ふがふが、伸びっぱなしのゴム、間延び、外れそうな顎、疲労、地球の重力を一挙に請負った気分、 重くて歩けず、こりゃ山登りに似ている。休んだら終いだと分かっているが、頂上までは遠くて長く、足を使って歩いているのに、その足が邪魔で鬱陶しく、切り離してしまいたくなる。 肉体が邪魔だ。しかし、心はどうかと問われれば、そちらも無関心ではいられない。 身体以上に挫けそうになる。身体が疲労すると、心を掴まえているネジが緩み、離脱しようと企む。 突拍子もない行動をとってしまったりもする。もはや、心ここにあらず、であった。 そんなふうに分離して考えてみる必要があるから、そうやって思考してみる。 邪魔だ、と考え、蚊帳の外へとその問題を追いやり、自身から切り離してみると、その問題は実に単純であったり、または些細な事であったり、その反対の問題を浮かび上がらせるために必要不可欠なものであったりし それもひっくるめて全体を表現していることを知る。 陰と陽だ。 こうして、肉体を酷使し山の頂きを目指したのであれば、それに使ったエネルギーを補填するために休息を得なければならない。
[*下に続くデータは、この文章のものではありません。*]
$ cat config.mk
export PLATFORM = sky130hd
export DESIGN_NAME = roi_luma_packer
export DESIGN_NICKNAME = d
export VERILOG_FILES = /design/src/rtl/roi_luma_packer.sv
export SDC_FILE = /design/constraint.sdc
export NUM_CORES = 1
export LEC_CHECK = 0
export ABC_AREA = 1
export CORE_MARGIN = 4
export CORE_UTILIZATION = 35
export CTS_CLUSTER_DIAMETER = 120
export DETAILED_ROUTE_END_ITERATION = 8
export PLACE_DENSITY = 0.49
export REMOVE_ABC_BUFFERS = 1
export SYNTH_ARGS = -nofsm -noshare
export SYNTH_HDL_FRONTEND = slang
export SYNTH_SLANG_ARGS = --single-unit
$ cat constraint.sdc
create_clock -name iCLK_27 -period 6.75 [get_ports iCLK_27]
set_input_delay 2.025 -clock iCLK_27 [delete_from_list [all_inputs] [get_ports iCLK_27]]
set_output_delay 2.025 -clock iCLK_27 [all_outputs]
set_load 0.01 [all_outputs]
$ cat src/rtl/roi_luma_packer.sv
// ROI luma packer: crops a window from ITU-656 decoded fields, packs 4 luma bytes per word, buffers in a show-ahead FIFO.
// Optional build macro ROI_LUMA_SUM_EN adds a per-field luma accumulator output (oLuma_Sum / oSum_Valid).
module roi_luma_packer #(
   parameter int X_START   = 0,
   parameter int X_END     = 719,
   parameter int Y_START   = 1,
   parameter int Y_END     = 288,
   parameter int FIELD_SEL = 2,
   parameter int FIFO_AW   = 4
) (
   input  logic        iCLK_27,
   input  logic        iRST_N,
   input  logic        iEnable,
   input  logic [15:0] iYCbCr,
   input  logic        iDVAL,
   input  logic [9:0]  iTV_X,
   input  logic [9:0]  iTV_Y,
   input  logic        iField,
   output logic [31:0] oData,
   output logic        oSOF,
   output logic        oEOF,
   output logic        oValid,
   input  logic        iReady,
   output logic        oOverflow,
   output logic        oShort,
   output logic        oBusy
`ifdef ROI_LUMA_SUM_EN
   ,
   output logic [31:0] oLuma_Sum,
   output logic        oSum_Valid
`endif
);

   localparam int DEPTH = 1 << FIFO_AW;
   localparam logic [10:0] X_LO   = 11'(X_START);
   localparam logic [10:0] Y_LO   = 11'(Y_START);
   localparam logic [9:0]  X_SPAN = 10'(X_END - X_START);
   localparam logic [9:0]  Y_SPAN = 10'(Y_END - Y_START);

   typedef enum logic [1:0] {S_IDLE, S_WAIT_ROI, S_ACTIVE, S_FLUSH} state_t;

   state_t            state_q, state_d;
   logic              field_q;
   logic [1:0]        idx_q, idx_d;
   logic [3:0][7:0]   bytes_q, bytes_d;
   logic              first_q, first_d;
   logic              done_q, done_d;
   logic              wr_pend_q, wr_pend_d;
   logic [33:0]       wr_word_q, wr_word_d;
   logic              ovf_q, ovf_d;
   logic              short_q, short_d;
   logic [FIFO_AW:0]  wr_ptr_q, rd_ptr_q;
   logic [33:0]       mem_q [DEPTH];

   logic              boundary, field_match, arm, cap, flush_wr, is_eof, start_px;
   logic              in_x, in_y;
   logic [10:0]       x_off, y_off;
   logic [7:0]        luma;
   logic              fifo_wr, fifo_rd, fifo_full, fifo_empty, wr_ok, drop;
   logic [33:0]       fifo_wdata, rd_word;
   logic              unused_chroma;

   assign unused_chroma = ^iYCbCr[7:0];
   assign luma        = iYCbCr[15:8];
   assign boundary    = (iField != field_q);
   assign field_match = (FIELD_SEL == 2) || (iField == 1'(FIELD_SEL));

   // Offset-and-borrow range test keeps the compare valid when the window starts at 0.
   assign x_off    = {1'b0, iTV_X} - X_LO;
   assign y_off    = {1'b0, iTV_Y} - Y_LO;
   assign in_x     = !x_off[10] && (x_off[9:0] <= X_SPAN);
   assign in_y     = !y_off[10] && (y_off[9:0] <= Y_SPAN);
   assign start_px = iDVAL && (iTV_X == 10'(X_START)) && (iTV_Y == 10'(Y_START));
   assign is_eof   = (iTV_X == 10'(X_END)) && (iTV_Y == 10'(Y_END));

   assign fifo_empty = (wr_ptr_q == rd_ptr_q);
   assign fifo_full  = (wr_ptr_q[FIFO_AW] != rd_ptr_q[FIFO_AW]) &&
                       (wr_ptr_q[FIFO_AW-1:0] == rd_ptr_q[FIFO_AW-1:0]);
   assign fifo_rd    = !fifo_empty && iReady;

`ifdef ROI_LUMA_SUM_EN
   logic [31:0] acc_q, acc_d;
   logic [31:0] sum_q;
   logic        sum_vld_q;
`endif

   always_comb begin
      state_d   = state_q;
      idx_d     = idx_q;
      bytes_d   = bytes_q;
      first_d   = first_q;
      done_d    = done_q;
      wr_pend_d = 1'b0;
      wr_word_d = wr_word_q;
      short_d   = short_q;
      arm       = 1'b0;
      cap       = 1'b0;
      flush_wr  = 1'b0;
`ifdef ROI_LUMA_SUM_EN
      acc_d     = acc_q;
`endif

      case (state_q)
         S_IDLE: begin
            if (boundary && iEnable && field_match) begin
               arm     = 1'b1;
               state_d = S_WAIT_ROI;
            end
         end
         S_WAIT_ROI: begin
            // done_q: previous field finished cleanly, so this boundary re-arms rather than flushes.
            if (boundary) begin
               if (done_q) begin
                  if (iEnable && field_match) arm = 1'b1;
                  else                        state_d = S_IDLE;
               end else begin
                  state_d = S_FLUSH;
                  short_d = 1'b1;
               end
            end else if (!done_q && start_px) begin
               cap     = 1'b1;
               state_d = S_ACTIVE;
            end
         end
         S_ACTIVE: begin
            if (boundary) begin
               state_d = S_FLUSH;
               short_d = 1'b1;
            end else if (iDVAL && in_x && in_y) begin
               cap = 1'b1;
            end
         end
         S_FLUSH: begin
            if (!fifo_full) begin
               flush_wr = 1'b1;
               state_d  = S_IDLE;
            end
         end
         default: state_d = S_IDLE;
      endcase

      if (cap) begin
         bytes_d[idx_q] = luma;
         idx_d          = idx_q + 2'd1;
`ifdef ROI_LUMA_SUM_EN
         acc_d          = acc_q + 32'(luma);
`endif
         if (idx_q == 2'd3) begin
            wr_pend_d = 1'b1;
            wr_word_d = {first_q, is_eof, luma, bytes_q[2], bytes_q[1], bytes_q[0]};
            first_d   = 1'b0;
            bytes_d   = '0;
            if (is_eof) begin
               if (iEnable) begin
                  state_d = S_WAIT_ROI;
                  done_d  = 1'b1;
               end else begin
                  state_d = S_IDLE;
               end
            end
         end
      end

      if (arm) begin
         idx_d   = 2'd0;
         bytes_d = '0;
         first_d = 1'b1;
         done_d  = 1'b0;
         short_d = 1'b0;
`ifdef ROI_LUMA_SUM_EN
         acc_d   = '0;
`endif
      end
   end

   assign fifo_wr    = wr_pend_q || flush_wr;
   assign fifo_wdata = wr_pend_q ? wr_word_q : {first_q, 1'b1, bytes_q};
   assign wr_ok      = fifo_wr && (!fifo_full || fifo_rd);
   assign drop       = fifo_wr && fifo_full && !fifo_rd;

   always_comb begin
      ovf_d = arm ? 1'b0 : ovf_q;
      if (drop) ovf_d = 1'b1;
   end

   always_ff @(posedge iCLK_27 or negedge iRST_N) begin
      if (!iRST_N) begin
         state_q   <= S_IDLE;
         field_q   <= 1'b0;
         idx_q     <= 2'd0;
         bytes_q   <= '0;
         first_q   <= 1'b0;
         done_q    <= 1'b0;
         wr_pend_q <= 1'b0;
         wr_word_q <= '0;
         ovf_q     <= 1'b0;
         short_q   <= 1'b0;
         wr_ptr_q  <= '0;
         rd_ptr_q  <= '0;
      end else begin
         state_q   <= state_d;
         field_q   <= iField;
         idx_q     <= idx_d;
         bytes_q   <= bytes_d;
         first_q   <= first_d;
         done_q    <= done_d;
         wr_pend_q <= wr_pend_d;
         wr_word_q <= wr_word_d;
         ovf_q     <= ovf_d;
         short_q   <= short_d;
         if (wr_ok)   wr_ptr_q <= wr_ptr_q + 1'b1;
         if (fifo_rd) rd_ptr_q <= rd_ptr_q + 1'b1;
      end
   end

   always_ff @(posedge iCLK_27) begin
      if (wr_ok) mem_q[wr_ptr_q[FIFO_AW-1:0]] <= fifo_wdata;
   end

   // Head entry is only overwritten after it is popped, so outputs hold while stalled.
   assign rd_word   = mem_q[rd_ptr_q[FIFO_AW-1:0]];
   assign oValid    = !fifo_empty;
   assign oData     = fifo_empty ? 32'd0 : rd_word[31:0];
   assign oEOF      = !fifo_empty && rd_word[32];
   assign oSOF      = !fifo_empty && rd_word[33];
   assign oOverflow = ovf_q;
   assign oShort    = short_q;
   assign oBusy     = (state_q != S_IDLE);

`ifdef ROI_LUMA_SUM_EN
   always_ff @(posedge iCLK_27 or negedge iRST_N) begin
      if (!iRST_N) begin
         acc_q     <= '0;
         sum_q     <= '0;
         sum_vld_q <= 1'b0;
      end else begin
         acc_q     <= acc_d;
         sum_vld_q <= 1'b0;
         if (fifo_wr && fifo_wdata[32]) begin
            sum_q     <= acc_q;
            sum_vld_q <= 1'b1;
         end
      end
   end

   assign oLuma_Sum  = sum_q;
   assign oSum_Valid = sum_vld_q;
`endif

endmodule

==> summary.md, run 1 <==
| Metric | Value |
|---|---|
| Outcome | finished, final reports clean |
| Busiest layer in global routing | met2 |
| Final Skew | roughly 0.023 ns |
| Top post-synthesis cells by area | edfxtp_1 (64%), dfrtp_1 (8.5%), o21ai_0 (6.6%) |
| Synth Area in Compound Gates | about an eighth |
| Post-Syn Area per Cell | approximately 12 um^2 |
| Nature of the critical path endpoint | output pin |
| R2r startpoint | rd_ptr_q[0] |
| Measured slew at the worst slew-check pin | about 1.2 ns |
| Post-DR wirelength/cell | approximately 22 um |
| CP max FO | between 100 and 150 |
| Fmax | between 150 and 200 MHz |
| Library cells used by synthesis | 39 |
| Die width | 278 um |
| Synth Area in Adders | 0.639% |
| Crit-path max cell delay | 0.70 ns |
| Global-route wire length before repair | about 100000 um |
| Post-synthesis simple-gate area fraction | about a tenth |
| Setup Crit Path Kind | reg -> out |
| Mux share of post-synthesis cell area | 0% |
| Vias in the first global route | between 15000 and 20000 |
| Startpoint type of the worst setup path | flop |
| CP startpoint | rd_ptr_q[0] |
| Global route overflow | 0 |
| H-Tree Depth | 3 |
| Port bufs | 71 |
| Min-Delay Path Class | reg -> reg |
| CP Cell Sequence | inv_8 > buf_4 > nor2_1 > o22ai_1 > nand2_1 > a31oi_1 > clkdlybuf4s50_1 |
| P&R area growth vs syn | 16.0% |
| Nets | approximately 2200 |
| CTS tree | yes |
| Routed vias/inst | 5.21 |
| Post-synth top area share | between 60 and 70% |
| Post-Syn Area | between 20000 and 30000 um^2 |
| Hold Violations, Final | 0 |
| CP Buf/Inv Count | 3 |
| Post-route DRC | 0 |
| Starting Density | 35.4% |
| FF-to-FF setup slack | approximately 3.2 ns |
| Root buffer cell | clkbuf_16 |
| Final setup violation count | 0 |
| Pin count of the biggest net entering global routing | approximately 140 |
| Final hold slack | ~0.5 ns |
| Num CTS Buffers | just under 70 |
| Post-synth EDFFs | roughly 540 |
| RSZ-0062 raised after global routing | no |
| DR iter-0 viols | ~1300 |
| Pleak | ~10 nW |
| Register area share after synthesis | between 70% and 80% |
| # Post-CTS Setup Buffers | 0 |
| Gr usage total | approximately 18% |
| DR pass1 iterations | 5 |
| Layout cells sized above 1 | a little under a tenth |
| Core Area | 71900 um^2 |
| Yosys warning count | 0 |
| Worst EP required | between 4 and 5 ns |
| Cell family with the largest share of critical-path delay | buffers and inverters |
| Clk buf depth | 3 |
| Worst EP arrival | about 3.9 ns |
| Register-to-Register Path Depth | 10 |
| Initial antenna violation count | 3 |
| Max_slew headroom | 19.8% |
| Cts hold-fix bufs | 0 |
| Sink Count | 630 |
| Yosys top cell by area | edfxtp_1 |
| GRT met2 Usage | approximately 27% |
| Clock latency on the worst-skew pair | ~0.59 ns |
| Post-CTS sizing | 0 |
| Post-Synth XOR/XNOR Area | 0.413% |
| GR Util met3 | ~2.3% |
| R2r endpoint | mem_q[4][32] |
| Reg clk slew, reported paths | around 0.060 ns |
| Critical path endpoint | oData[2] |
| Synth Instances | 2063 |
| Row count | between 90 and 100 |
| Routability cong. | just under 0.8 |
| Post-DRT Antenna Nets | 0 |
| Die Span Y | 278 um |
| Max_cap viols | 0 |
| Routed Wire Length | between 60000 and 70000 um |
| Top Ports | 80 |
| Crit path time final | 5.95 ns |
| Tcrit/Tclk final | between 80% and 90% |
| Post-DP HPWL | around 37000 um |
| Critical path depth in cells | 7 |
| Synth Register Bits | 630 |
| Power after layout | between 10 and 15 mW |
| Post-synth ARST share | 13.7% |
| Via count | 16400 |
| Final slew viol count | 0 |
| Most used DFF post-synth | edfxtp_1 |
| Pwr dens | around 430 nW/um^2 |
| Largest family of logic cells by synthesized area | compound AO/OA/AOI/OAI gates |
| Die area | just under 80000 um^2 |
| M1 GR Usage | 25.9% |
| VDD IR max | 0.279 mV |
| CP max-delay cell | dfrtp_4 |
[power by group]
part	internal [mW]	switching, mW	total, mW
registers	4.80	0.192	4.99
clock network	2.00	1.46	3.46
logic	1.44	2.90	4.34
total	8.24	4.56	12.8
[synth_stat cells, types with 4 or more instances]
cell / n
edfxtp_1: 544
o21ai_0: 337
nor2_1: 315
nand2_1: 237
clkbuf_1: 97
dfrtp_1: 86
o22ai_1: 84
inv_1: 68
o221ai_1: 53
nand3_1: 39
a31oi_1: 34
nand4_1: 30
buf_2: 25
o211ai_1: 16
o21ai_1: 15
ha_1: 13
xor2_1: 12
nor2_2: 6
buf_4: 5
inv_2: 5
a21oi_1: 4
buf_1: 4
clkinv_1: 4
nand2_2: 4
or2_1: 4
[registers in the layout (all words and copies together) (netlist names), 2 cells and up]
signal / cells
rd_ptr_q: 5
wr_ptr_q: 5
idx_q: 2
mem_q: 544
state_q: 2
bytes_q: 32
wr_word_q: 34
[worst min-delay path by stage]
stage / startpoint / depth (start not counted) / to / slack (ns)
3_3_place_gp: bytes_q[27] / 2 / bytes_q[27] / 0.47
4_1_cts: bytes_q[24] / 2 / bytes_q[24] / 0.49
6_report: bytes_q[24] / 2 / bytes_q[24] / 0.49
3_5_place_dp: bytes_q[24] / 2 / bytes_q[24] / 0.48
2_1_floorplan: bytes_q[24] / 2 / bytes_q[24] / 0.46
5_1_grt: bytes_q[25] / 2 / bytes_q[25] / 0.51
[logic make-up (layout without fill, tap and decap cells)]
group,Yosys count,count (layout)
AND/OR/NAND/NOR,649,649
flip-flops,630,630
AO/OA/AOI/OAI,548,548
buffers and inverters,211,339
adder cells (fa/ha/maj),13,13
XOR/XNOR,12,12
other,0,2
[metal layers]
metal / vias up / part of all wire [%]
li1: 7674 / -
met1: 8158 / 47
met2: 444 / 45
met3: 101 / 5.1
met4: 0 / 2.2
met5: - / 0
[cells in the final DEF, fill, tap and decap left out, types with 3 or more instances in the layout]
cell type / instances
inv_2: 6
nand4_1: 30
a31oi_1: 34
nand2_2: 4
o22ai_1: 84
a21boi_0: 3
nand3_1: 39
nand2_1: 237
nor2_2: 6
nand2_8: 3
o221ai_1: 53
clkdlybuf4s50_1: 70
dfrtp_1: 83
edfxtp_1: 544
inv_1: 67
clkbuf_1: 23
xor2_1: 12
nor2_4: 19
clkbuf_16: 72
or2_1: 4
o21ai_1: 17
buf_4: 72
a21oi_1: 4
o21ai_0: 335
ha_1: 13
clkinv_2: 6
clkinv_1: 14
o211ai_1: 16
nor2_1: 298
[tightest hold or removal path: cells and delay by family (launching register included)]
kind | cells | cell delay (ns)
flip-flops | 1 | 0.32
AND/OR/NAND/NOR | 1 | 0.09
buffers and inverters | 1 | 0.05
[stage by stage]
stage / instances / utilization [%] / setup TNS, ns / worst slack [ns] / instance area [um^2]
2_1_floorplan: 1929 / - / -120.61 / -3.52 / 24900
3_3_place_gp: 3022 / 38.3 / 0 / 1.45 / 27500
3_5_place_dp: 3022 / 38.3 / 0 / 1.44 / 27500
4_1_cts: 3141 / 41.1 / 0 / 0.781 / 29500
5_1_grt: 3141 / 41.1 / 0 / 0.639 / 29500
6_report: 3143 / 41.1 / 0 / 0.800 / 29500
[area by class of cell]
| class | instances | area [um^2] |
|---|---|---|
| Clock inverter | 23 | 139 |
| Inverter | 77 | 299 |
| Timing Repair Buffer | 143 | 1260 |
| Clock buffer | 96 | 1900 |
| Multi-Input combinational cell | 1222 | 6250 |
| Antenna cell | 2 | 5.00 |
| Sequential cell | 630 | 18500 |
| Tap cell | 950 | 1190 |
| Fill cell | 6758 | 42300 |
Power figures use the tool's default switching activity.
==> inputs of run 2 (changes only) <==
Settings changed: CORE_MARGIN 4 to unset, SETUP_SLACK_MARGIN set to 0.4.
==> run 2 against run 1 <==
Effect of this change: clock skew grew 0.0083 ns; worst hold slack got worse by 0.0055 ns; non-clock buffer count did not move; combinational power up 0.9%; power up 2.7%; clock-buffer cell count is 3 lower; critical endpoint is now oData[28]; largest cell class unchanged; highest routed layer unchanged.
==> summary.md, run 2 (synthesis gave the netlist of run 1 again) <==
| Metric | Value |
|---|---|
| Max reg flops | between 500 and 600 |
| TNS Setup | 0 ns |
| CP startpoint | rd_ptr_q[1] |
| Die area | around 74000 um^2 |
| Clock latency on the worst-skew pair | 0.61 ns |
| Worst EP arrival | about 4.0 ns |
| DP Area | between 20000 and 30000 um^2 |
| Startpoint type of the worst setup path | flop |
| Core Area | about 72000 um^2 |
| Nets | between 2000 and 2500 |
| Final WS setup | about 0.7 ns |
| CP max FO | 53 |
| Outcome | finished, final reports clean |
| Measured slew at the worst slew-check pin | 1.13 ns |
| Max_slew headroom | ~24% |
| P&R area growth vs syn | 17.0% |
| Nature of the critical path endpoint | output pin |
| Post-DR wirelength/cell | 22.9 um |
| CTS tree | yes |
| Via count | around 17000 |
| Place WS | approximately 1.3 ns |
| Num CTS Buffers | 69 |
| Global-route wire length before repair | 107000 um |
| Final slew viol count | 0 |
| Pleak | 10.2 nW |
| Layout cells sized above 1 | a little over 10% |
| Die width | around 270 um |
| Min-delay src | wr_ptr_q[4] |
| Final Skew | ~0.031 ns |
| Global route overflow | 0 |
| Design area | ~30000 um^2 |
| Routability cong. | a little under 0.8 |
| Routed Wire Length | just over 70000 um |
| Most common cell after layout, fill and taps aside | edfxtp_1 |
| Port bufs | between 70 and 80 |
| Crit path time final | approximately 6.0 ns |
| Register-to-Register Path Depth | 11 |
| Hold Violations, Final | 0 |
| RSZ-0062 raised after global routing | no |
| Post-DRT Antenna Nets | 0 |
| Setup Crit Path Kind | reg -> out |
| VDD IR max | between 0.3 and 0.4 mV |
| Reg clk slew, reported paths | about 0.06 ns |
| Cts hold-fix bufs | 0 |
| R2r startpoint | rd_ptr_q[1] |
| Die Span Y | ~270 um |
| Post-DP HPWL | ~39000 um |
| Hold endpoint | wr_ptr_q[4] |
| Routed vias/inst | around 5.3 |
| FF-to-FF setup slack | a little under 3 ns |
| Min-Delay Path Class | reg -> reg |
| Final setup violation count | 0 |
| Root buffer cell | clkbuf_16 |
| Sink Count | 630 |
| Hold Path Cell Cnt | 1 |
| Most frequent cells in the layout | edfxtp_1 (544), o21ai_0 (333), nor2_1 (298) |
| Worst EP required | between 4 and 5 ns |
| DR pass1 iterations | 5 |
| Top Ports | 80 |
| R2r endpoint | mem_q[0][21] |
| Vias in the first global route | about 16000 |
| Clk buf depth | 3 |
| H-Tree Depth | 3 |
| # Post-CTS Setup Buffers | 0 |
| Starting Density | 35.5% |
| Gr usage total | ~20% |
| DR iter-0 viols | around 1400 |
| Max_cap viols | 0 |
| Fmax | roughly 170 MHz |
| Initial antenna violation count | 3 |
| Row count | 98 |
| Post-route DRC | 0 |
| Pin count of the biggest net entering global routing | 147 |
| Tcrit/Tclk final | between 80% and 90% |
| Post-CTS sizing | 0 |
| Pwr dens | ~440 nW/um^2 |
-- run 2: per-layer routing --
layer	up-vias	routed length (um)	global-route usage, %
li1	7693	-	-
met1	8407	33400	28.5
met2	502	33000	30.7
met3	73	4480	2.60
met4	0	1130	5.07
met5	-	0	0
-- run 2: through the flow --
stage	util (%)	instances	hold slack [ns]	power, mW
3_5_place_dp	38.4	3022	0.477	9.55
6_report	41.5	3151	0.484	13.1
3_3_place_gp	38.4	3022	0.468	9.50
2_1_floorplan	-	1929	0.457	7.45
4_1_cts	41.5	3149	0.487	13.3
5_1_grt	41.5	3149	0.507	13.8
-- run 2: area by class of cell --
class / instances / area (um^2)
Sequential cell: 630 / 18500
Inverter: 77 / 297
Tap cell: 950 / 1190
Clock buffer: 93 / 1960
Fill cell: 6674 / 41900
Multi-Input combinational cell: 1222 / 6250
Timing Repair Buffer: 143 / 1320
Antenna cell: 2 / 5.00
Clock inverter: 34 / 265
-- run 2: worst max-delay path: stages (launching register included) --
cell	delay [ns]
dfrtp_4	0.92
nand2_1	0.11
a21oi_1	0.28
and2_1	0.19
nand2_1	0.14
inv_2	0.78
a31oi_1	0.36
clkdlybuf4s50_1	0.59
-- run 2: how the worst max path moves through the flow --
stage	endpoint	slack [ns]	cells after the start
2_1_floorplan	oData[10]	-3.52	5
3_3_place_gp	oData[28]	1.30	7
3_5_place_dp	oData[28]	1.35	7
4_1_cts	oData[28]	0.69	7
5_1_grt	oEOF	0.61	8
6_report	oData[28]	0.72	7
-- run 2: power breakdown --
part	switching, mW	internal, mW	total, mW
Clock	1.54	2.16	3.70
Sequential	0.269	4.80	5.07
Combinational	2.91	1.46	4.38
Total	4.72	8.42	13.1
==> inputs of run 3 (changes only) <==
Settings changed: HOLD_SLACK_MARGIN set to 0.12, RECOVER_POWER set to 100.
==> run 3 against run 2 <==
Effect of this change: the flow now finishes with violations (max-capacitance violations, max-slew violations); power shrank 1.3%; register-to-register slack got worse by 2.1 ns; routed wire length is 0.14% lower; critical path type is now in -> reg; critical endpoint is now mem_q[12][32]; largest cell class unchanged; highest routed layer unchanged.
それはこの世界でペアの存在を際立たせる。 すべての行動には、結果が引き寄せられてくる。起きていたら眠らなければならない。 食事をすれば排泄しなければならず、エネルギーを使わなければ蓄積され、登ったら降りて、使ったら減る。 これは、とりあえずのところの法則であることに異論は無かろう。

「草臥れた」と、ついつい言葉で固定化してしまった状態から抜け出すのは、かなり難しい。 言語化したことでカテゴライズしてしまうからだ。逆に使用すれば、(例えば肯定的な宣言をして) 暗示状態を作り出し、満足する結果を引き寄せられるかも知れない。 この世界は分類の進化でもある。分類とは、全体からそれを切り離し、その力を奪うことでもある。 形骸化し、象徴や記号、言語そういったものに閉じ込めてしまうのだ。妖怪を封印する御札にも似ている。
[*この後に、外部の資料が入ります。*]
<file path="config.mk">
export PLATFORM = sky130hd
export DESIGN_NAME = mcpu_ctrl
export DESIGN_NICKNAME = d
export VERILOG_FILES = /design/src/rtl/mcpu_pkg.sv /design/src/rtl/mcpu_alu_dec.sv /design/src/rtl/mcpu_ctrl.sv
export SDC_FILE = /design/constraint.sdc
export NUM_CORES = 1
export LEC_CHECK = 0
export ABC_CLOCK_PERIOD_IN_PS = 3600
export BUFFER_PORTS_ARGS = -buffer_cell sky130_fd_sc_hd__buf_4
export CAP_MARGIN = 20
export CORE_UTILIZATION = 40
export CTS_BUF_LIST = sky130_fd_sc_hd__clkbuf_8
export CTS_CLUSTER_DIAMETER = 100
export DETAILED_ROUTE_END_ITERATION = 8
export GPL_TIMING_DRIVEN = 0
export SKIP_LAST_GASP = 1
export SLEW_MARGIN = 20
export SYNTH_ARGS = -nofsm -noshare
export SYNTH_HDL_FRONTEND = slang
export SYNTH_HIERARCHICAL = 1
export SYNTH_SLANG_ARGS = --single-unit
</file>
<file path="constraint.sdc">
create_clock -name clk -period 3.6 [get_ports clk]
set_clock_uncertainty 0.15 [all_clocks]
set_input_delay 0.72 -clock clk [delete_from_list [all_inputs] [get_ports clk]]
set_output_delay 0.72 -clock clk [all_outputs]
set_load 0.005 [all_outputs]
</file>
こういったことを言語化しようという試みは、何か空々しく、そして無関係な場所へ矢を射っているような 断絶感に苛まされてしまう。うまく伝えられない苛立ち。それに言い訳気味てもいる。 またそれを文章に潜らせる嫌らしさ。恥ずかしい。 このまま、まったく核心へと下っていない文章の羅列を、どこへと分類したらよいのか悩む。